The Muncie Delaware County Senior Center was created to give retirees from the big factories -- particularly men -- a place to go for companionship and activities. One recent day, the room the BorgWarner retirees use was filled with seniors learning line dancing.
"Some people don't like the photos" of the union leaders, says Jim Shields, a janitor, motioning toward the 10 portraits that adorn the front of the room. They feel the images carry an implicitly political, pro-union message. So, there was a fuss the last time the building was used as a polling station, he said. "We had complaints." Now, when the BorgWarner retiree group isn't meeting, Shields carefully drapes a long bolt of fabric over the pictures to conceal them.
Michael Hicks, a Ball State economist who studies manufacturing, says a mix of exasperation with unions and the political elite created the perfect opening for Trump. "It's always easier to blame a larger force for your problems, whether that's Mexicans or greedy factory owners," he says. "But these people aren't stupid. They know the jobs aren't coming back."
The bigger concern for many of them, he says, is what will happen to their children.
The Reynolds family is a good example. Bruce Reynolds's oldest son, Bruce Jr, is a Baptist pastor and is supporting Trump, albeit reluctantly. "I don't think any of them can fix it," Bruce Jr. says of the fallout he sees from economic hardship in his congregation, from growing drug addiction to broken families.
From factory to warehouse
Reynolds's second son, Robert, followed his father into BorgWarner after high school. That job didn't last. After just four years, he was laid off in 1994 during a wave of downsizing. He and his father say it was a trauma from which he never fully recovered.
"I make $8 an hour less now than I made 21 years ago," says Robert, who enthusiastically backs Trump. After a series of low-paying jobs, including a stint at Wal-Mart and as a manager of a video store, he now works overnight shifts at a warehouse for $18 an hour. He likes the job, he says, although the company recently cut three paid holidays, including the Fourth of July.
Robert concedes that he finds the Republican candidate's approach to foreign policy worrisome. "You wonder if something will upset him and he'll declare war," he says. "That would be awful." He also doesn't like how race and immigration has become a theme in the campaign. "This country was built on bring us your tired, your poor -- I think we should honor what our forefathers built," he says.
But he also doesn't believe Trump's message is racist. "He's looking at all the illegal activity going on in the U.S. and how it affects the job market," he says. "He's just not very tactful" in how he expresses this.
But Trump's promise to restore the economy and add manufacturing jobs is the draw.

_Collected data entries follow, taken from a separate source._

`src/rtl/sweeper_pkg.sv`:
```
// Shared types and sizes for the truth-table sweeper and its hold timer.
package sweeper_pkg;

  typedef enum logic [1:0] {IDLE, RUN, DONE} state_t;

  localparam int N_VECTORS = 16;
  localparam int VEC_W     = 4;
  localparam int CNT_W     = 5;

  function automatic logic [N_VECTORS-1:0] put_bit(
    input logic [N_VECTORS-1:0] tbl,
    input logic [VEC_W-1:0]     idx,
    input logic                 b
  );
    logic [N_VECTORS-1:0] res;
    res      = tbl;
    res[idx] = b;
    return res;
  endfunction

endpackage

```
`src/rtl/truth_table_sweeper_if.sv`:
```
// Control/result bus between a sweep requester and the truth-table sweeper.
interface truth_table_sweeper_if;
  import sweeper_pkg::*;

  logic                 start;
  logic [N_VECTORS-1:0] expected;
  logic                 busy;
  logic                 done;
  logic                 pass;
  logic [N_VECTORS-1:0] table_out;
  logic [CNT_W-1:0]     mismatch_count;
  logic                 first_fail_valid;
  logic [VEC_W-1:0]     first_fail_idx;

  modport master (
    output start, expected,
    input  busy, done, pass, table_out, mismatch_count,
           first_fail_valid, first_fail_idx
  );

  modport slave (
    input  start, expected,
    output busy, done, pass, table_out, mismatch_count,
           first_fail_valid, first_fail_idx
  );

endinterface

```
`src/rtl/truth_table_sweeper_hold_timer.sv`:
```
// Per-vector hold counter; expire marks the last cycle a vector is driven.
module sweep_hold_timer #(
  parameter int HOLD_CYCLES = 4
) (
  input  logic clk,
  input  logic rst,
  input  logic clear,
  input  logic enable,
  output logic expire
);

  localparam int HC_W = (HOLD_CYCLES > 1) ? $clog2(HOLD_CYCLES) : 1;

  logic [HC_W-1:0] hold_cnt;

  assign expire = (hold_cnt == HC_W'(HOLD_CYCLES - 1));

  always_ff @(posedge clk) begin
    if (rst || clear) begin
      hold_cnt <= '0;
    end else if (enable) begin
      hold_cnt <= expire ? '0 : hold_cnt + 1'b1;
    end
  end

endmodule

```
`src/rtl/truth_table_sweeper.sv`:
```
// Drives all 16 input vectors into a 4-input logic block, captures S per
// vector and checks the captured truth table against a snapshotted reference.
module truth_table_sweeper
  import sweeper_pkg::*;
#(
  parameter int HOLD_CYCLES = 4
) (
  input  logic                   clk,
  input  logic                   rst,
  truth_table_sweeper_if.slave   bus,
  input  logic                   S,
  output logic                   X1,
  output logic                   X2,
  output logic                   X3,
  output logic                   X4
);

  state_t state, state_nx;
  logic   accept, capture, run, expire;

  logic [VEC_W-1:0]     idx;
  logic [N_VECTORS-1:0] snap;
  logic [N_VECTORS-1:0] table_q;
  logic [CNT_W-1:0]     mm_q;
  logic                 ffv_q;
  logic [VEC_W-1:0]     ffi_q;
  logic                 pass_q;

  logic                 miss;
  logic                 last_vec;
  logic [N_VECTORS-1:0] table_nx;
  logic [CNT_W-1:0]     mm_nx;

  assign run = (state == RUN);

  sweep_hold_timer #(.HOLD_CYCLES(HOLD_CYCLES)) u_hold_timer (
    .clk    (clk),
    .rst    (rst),
    .clear  (accept),
    .enable (run),
    .expire (expire)
  );

  always_ff @(posedge clk) begin
    if (rst) state <= IDLE;
    else     state <= state_nx;
  end

  always_comb begin
    state_nx = state;
    accept   = 1'b0;
    capture  = 1'b0;
    case (state)
      IDLE, DONE: begin
        if (bus.start) begin
          accept   = 1'b1;
          state_nx = RUN;
        end
      end
      RUN: begin
        if (expire) begin
          capture = 1'b1;
          if (last_vec) state_nx = DONE;
        end
      end
      default: state_nx = IDLE;
    endcase
  end

  // Next-state view of the results so the final sample is part of pass.
  assign last_vec = (idx == VEC_W'(N_VECTORS - 1));
  assign miss     = (S != snap[idx]);
  assign table_nx = put_bit(table_q, idx, S);
  assign mm_nx    = mm_q + {{(CNT_W-1){1'b0}}, miss};

  always_ff @(posedge clk) begin
    if (rst) begin
      idx     <= '0;
      snap    <= '0;
      table_q <= '0;
      mm_q    <= '0;
      ffv_q   <= 1'b0;
      ffi_q   <= '0;
      pass_q  <= 1'b0;
    end else if (accept) begin
      idx     <= '0;
      snap    <= bus.expected;
      table_q <= '0;
      mm_q    <= '0;
      ffv_q   <= 1'b0;
      ffi_q   <= '0;
      pass_q  <= 1'b0;
    end else if (capture) begin
      table_q <= table_nx;
      mm_q    <= mm_nx;
      if (miss && !ffv_q) begin
        ffv_q <= 1'b1;
        ffi_q <= idx;
      end
      if (last_vec) pass_q <= (table_nx == snap);
      else          idx    <= idx + 1'b1;
    end
  end

  // idx is a register and stays at 15 in DONE, so X needs no extra staging.
  assign {X4, X3, X2, X1}     = idx;
  assign bus.busy             = run;
  assign bus.done             = (state == DONE);
  assign bus.pass             = pass_q;
  assign bus.table_out        = table_q;
  assign bus.mismatch_count   = mm_q;
  assign bus.first_fail_valid = ffv_q;
  assign bus.first_fail_idx   = ffi_q;

endmodule

```
`src/flat_wrapper.sv`:
```
// flat-port wrapper written by rule: the top's interface ports become plain ports
module truth_table_sweeper_flat import sweeper_pkg::*;
#(
  parameter int HOLD_CYCLES = 4
)
  (clk, rst, S, X1, X2, X3, X4, bus_start, bus_expected, bus_busy, bus_done, bus_pass, bus_table_out, bus_mismatch_count, bus_first_fail_valid, bus_first_fail_idx);
  truth_table_sweeper_if bus_i ();
  input  logic clk;
  input  logic rst;
  input  logic S;
  output logic X1;
  output logic X2;
  output logic X3;
  output logic X4;
  input wire logic [$bits(bus_i.start)-1:0] bus_start;
  input wire logic [$bits(bus_i.expected)-1:0] bus_expected;
  output wire logic [$bits(bus_i.busy)-1:0] bus_busy;
  output wire logic [$bits(bus_i.done)-1:0] bus_done;
  output wire logic [$bits(bus_i.pass)-1:0] bus_pass;
  output wire logic [$bits(bus_i.table_out)-1:0] bus_table_out;
  output wire logic [$bits(bus_i.mismatch_count)-1:0] bus_mismatch_count;
  output wire logic [$bits(bus_i.first_fail_valid)-1:0] bus_first_fail_valid;
  output wire logic [$bits(bus_i.first_fail_idx)-1:0] bus_first_fail_idx;
  assign bus_i.start = bus_start;
  assign bus_i.expected = bus_expected;
  assign bus_busy = bus_i.busy;
  assign bus_done = bus_i.done;
  assign bus_pass = bus_i.pass;
  assign bus_table_out = bus_i.table_out;
  assign bus_mismatch_count = bus_i.mismatch_count;
  assign bus_first_fail_valid = bus_i.first_fail_valid;
  assign bus_first_fail_idx = bus_i.first_fail_idx;
  truth_table_sweeper #(.HOLD_CYCLES(HOLD_CYCLES)) u_core (.clk(clk), .rst(rst), .bus(bus_i), .S(S), .X1(X1), .X2(X2), .X3(X3), .X4(X4));
endmodule
```
`config.mk`:
```
export PLATFORM = sky130hd
export DESIGN_NAME = uart_tx_feeder_flat
export DESIGN_NICKNAME = d
export VERILOG_FILES = /design/src/rtl/uart_tx_feeder_if.sv /design/src/rtl/uart_tx_feeder.sv /design/src/flat_wrapper.sv
export SDC_FILE = /design/constraint.sdc
export NUM_CORES = 1
export LEC_CHECK = 0
export BUFFER_PORTS_ARGS = -buffer_cell sky130_fd_sc_hd__buf_2
export CORE_ASPECT_RATIO = 1.75
export CORE_MARGIN = 4
export CORE_UTILIZATION = 35
export DETAILED_ROUTE_END_ITERATION = 8
export GPL_TIMING_DRIVEN = 0
export HOLD_SLACK_MARGIN = 0.03
export SLEW_MARGIN = 20
export SYNTH_ARGS = -nofsm -noshare
export SYNTH_HDL_FRONTEND = slang
export SYNTH_SLANG_ARGS = --single-unit
```
`constraint.sdc`:
```
create_clock -name clk -period 3.8 [get_ports clk]
set_input_delay 0.19 -clock clk [delete_from_list [all_inputs] [get_ports clk]]
set_output_delay 0.19 -clock clk [all_outputs]
set_load 0.05 [all_outputs]
```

To be sure, Muncie has retained some of its smaller factories, and other jobs have come in, including a call center that tracks down delinquent student loans and a Caterpillar Inc. locomotive factory that moved into an old plant. But none of these are unionized, and the wages and benefits aren't as high as the old places offered.
One frustration for locals is that the statistical measures of the economy don't seem to reflect what they see around them. Muncie's jobless rate is 5.7 percent, less than one percentage point higher than the national rate of 4.9 percent or Indiana's 4.6 percent.
But the impact of deindustrialization -- including the exodus of over 10,000 factory jobs since 1970 in a city of only 70,000 people -- is visible almost everywhere.
Most of the departing companies tore down their factories, leaving lots strewn with weeds and rubble. BorgWarner left a handful of structures -- including a 1.2 million-square-foot sprawl of red brick and steel near the edge of town.
The city, especially the once-thriving white working-class neighborhoods on the south side, is now dotted with over 2,000 abandoned houses. Some can't be occupied because they were contaminated by chemicals left behind by meth labs.